Wednesday, April 8, 2009

Burned Out!


Back when England and Scotland were under a feudal government, a landholder wanting to get rid of one of the families on his land for any reason would simply go throw a torch on the straw or corn shock roof.  He ‘fired’ the squatter or sitter on his property without having to murder anyone or without having to send for the sheriff and pay him to remove the family.  Now that is the story the way I heard it, anyway.  It is the origin of the word ‘fired.’  Most people who are let go from a job now might as well throw in the towel because they will lose everything just as effectively as if the hovel they live in had been burnt to the ground—especially if the family is in debt.

 

The neighbor across the street came to us last night and said that his brother had lost everything in a fire down in Clyde—close to Abilene.  I remember seeing the name of the town from a trip we made for a Keep Texas Beautiful conference that we attended a couple of years ago.  I thought then that it was a pretty neat name for a town or community.  That’s not much different from Charlie or some of the other weird names we give our communities—Mable Dean or Dean Dale.  Shaking head here…

 

In considering what the man must be experiencing after such a loss, I remembered talking to my great-grandmother once about the smells that we liked.  I told her my favorite smells were wood smoke and pipe tobacco.  She laughed at me and said that I had not ever had to be around them constantly with those smells in everything from my clothes to my hair.  She said that she had cooked on a wood stove and smelled that old kind of tobacco for years.  Then she went on to tell me about losing her home to a chimney fire twice.  With not a clean cloth to wipe her babies face, she just sat down and cried.  I could only imagine.

 

Losing a home to a fire or to a tornado—there isn’t that much difference—has to be heartbreaking.  The neighbor’s brother didn’t have insurance, so he has nothing to use to start over.  And to add insult to injury, a man came and wanted to bulldoze what was left and caved in the septic tank!  That will be just one more expense to consider if he tries to rebuild.  This is the same man who had to have surgery a few years ago for a cancerous tumor in his leg.  This fellow doesn’t have just the best of luck.

 

Grass fires and tornadoes are just part of life in Texas, but a few things could make the difference if we had the will and the wherewithal to try them.  In California some of the landscapers tried to get people to plant something called an ‘ice plant’ around their homes to prevent fires from going from the grass to the house.  Of course, out there the trees and brush would catch a house on fire before the grass would even be touched.  Even so, if we keep our grass cut close and keep bushes away from the sides of the house, it is less likely that a grass fire would burn the house.
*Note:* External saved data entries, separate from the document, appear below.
## src/rtl/picosoc_bus_arbiter_pkg.sv

```systemverilog
// picosoc_bus_arbiter_pkg: shared state encodings, grant codes and watchdog width for the bus arbiter.
package picosoc_bus_arbiter_pkg;
  localparam int unsigned WDOG_W = 16;
  localparam logic [1:0] GRANT_NONE = 2'b00;
  localparam logic [1:0] GRANT_M0   = 2'b01;
  localparam logic [1:0] GRANT_M1   = 2'b10;
  typedef enum logic [1:0] {
    IDLE = 2'b00,
    OWN0 = 2'b01,
    OWN1 = 2'b10
  } state_e;
  // Grant is a pure decode of the state register, so it never glitches.
  function automatic logic [1:0] grant_of(input state_e s);
    return (s == OWN0) ? GRANT_M0 : (s == OWN1) ? GRANT_M1 : GRANT_NONE;
  endfunction
endpackage

```

## src/rtl/picosoc_bus_arbiter_wdog.sv

```systemverilog
// picosoc_bus_arbiter_wdog: saturating cycle counter that flags expiry one cycle before LIMIT; LIMIT=0 disables.
module picosoc_bus_arbiter_wdog
  import picosoc_bus_arbiter_pkg::*;
#(
  parameter logic [WDOG_W-1:0] LIMIT = 16'd255
) (
  input  logic clk_i,
  input  logic rst_ni,
  input  logic clear_i,
  input  logic enable_i,
  output logic expire_o
);
  logic [WDOG_W-1:0] cnt_q, cnt_d;
  always_comb cnt_d = clear_i ? '0 : (enable_i && cnt_q != '1) ? cnt_q + WDOG_W'(1) : cnt_q;
  always_ff @(posedge clk_i or negedge rst_ni)
    if (!rst_ni) cnt_q <= '0;
    else cnt_q <= cnt_d;
  assign expire_o = (LIMIT != '0) && (cnt_q == LIMIT - WDOG_W'(1));
endmodule

```

## src/rtl/picosoc_bus_arbiter.sv

```systemverilog
// picosoc_bus_arbiter: two-master PicoRV32 native-bus arbiter with round-robin/fixed priority and a timeout watchdog.
module picosoc_bus_arbiter
  import picosoc_bus_arbiter_pkg::*;
#(
  parameter logic        PRIO_MODE      = 1'b0,
  parameter logic [15:0] TIMEOUT_CYCLES = 16'd255,
  parameter logic [31:0] ERR_RDATA      = 32'hDEAD_BEEF
) (
  input  logic        clk,
  input  logic        resetn,
  input  logic        m0_valid,
  input  logic        m0_instr,
  input  logic [31:0] m0_addr,
  input  logic [31:0] m0_wdata,
  input  logic [3:0]  m0_wstrb,
  output logic        m0_ready,
  output logic [31:0] m0_rdata,
  input  logic        m1_valid,
  input  logic        m1_instr,
  input  logic [31:0] m1_addr,
  input  logic [31:0] m1_wdata,
  input  logic [3:0]  m1_wstrb,
  output logic        m1_ready,
  output logic [31:0] m1_rdata,
  output logic        s_valid,
  output logic        s_instr,
  output logic [31:0] s_addr,
  output logic [31:0] s_wdata,
  output logic [3:0]  s_wstrb,
  input  logic        s_ready,
  input  logic [31:0] s_rdata,
  output logic [1:0]  grant,
  output logic        timeout_err,
  input  logic        err_clr
);
  state_e state_q, state_d, pick;
  logic rr_last_q, rr_last_d, err_q, err_d;
  logic own0, own1, sel_valid, expire, tmo, fin;
  logic [31:0] rdata_mux;
  assign own0 = state_q == OWN0;
  assign own1 = state_q == OWN1;
  assign sel_valid = own0 ? m0_valid : own1 & m1_valid;
  // A slave answer in the expiry cycle wins over the watchdog.
  assign tmo = sel_valid & ~s_ready & expire;
  assign fin = sel_valid & (s_ready | tmo);
  assign s_valid = sel_valid & ~tmo;
  assign s_instr = own0 ? m0_instr : own1 & m1_instr;
  assign s_addr  = own0 ? m0_addr  : own1 ? m1_addr  : '0;
  assign s_wdata = own0 ? m0_wdata : own1 ? m1_wdata : '0;
  assign s_wstrb = own0 ? m0_wstrb : own1 ? m1_wstrb : '0;
  assign rdata_mux = tmo ? ERR_RDATA : s_rdata;
  assign m0_ready = own0 & fin;
  assign m1_ready = own1 & fin;
  assign m0_rdata = own0 ? rdata_mux : '0;
  assign m1_rdata = own1 ? rdata_mux : '0;
  assign grant = grant_of(state_q);
  assign timeout_err = err_q;
  always_comb begin
    pick = (m0_valid & m1_valid) ? ((PRIO_MODE | rr_last_q) ? OWN0 : OWN1) :
           m0_valid ? OWN0 : m1_valid ? OWN1 : IDLE;
    state_d = (state_q == IDLE) ? pick : (!sel_valid || fin) ? IDLE : state_q;
    rr_last_d = fin ? own1 : rr_last_q;
    err_d = tmo | (err_q & ~err_clr);
  end
  always_ff @(posedge clk or negedge resetn)
    if (!resetn) begin
      state_q   <= IDLE;
      rr_last_q <= 1'b1;
      err_q     <= 1'b0;
    end else begin
      state_q   <= state_d;
      rr_last_q <= rr_last_d;
      err_q     <= err_d;
    end
  picosoc_bus_arbiter_wdog #(.LIMIT(TIMEOUT_CYCLES)) u_wdog (
    .clk_i    (clk),
    .rst_ni   (resetn),
    .clear_i  (~(own0 | own1)),
    .enable_i (~s_ready),
    .expire_o (expire)
  );
endmodule

```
Tornadoes have no sympathy, rhyme, nor reason.  They take one house and leave the neighbor’s house.  They take the roof and leave the walls.  Or they take the trees and leave the cars.  Caprice is the name of the game.  Probably a cellar or a ‘safe room’ is about the only chance a person has of survival if a larger tornado hits like the one we had in 1979.  Foundations were about all that was left of some of those places.  Our bank was gone the next morning after the storm, but the vault where the cashiers had hidden was still standing.  Now THAT was a safe room!

 

I suppose it will always be true that ‘time, chance, and circumstance’ comes to all men.  But if we can see it coming, I would fight the fire and hide from the storm.  Maybe it is a good thing the neighbor wasn’t at home.  With his luck, he would have fought the fire and had a heart attack!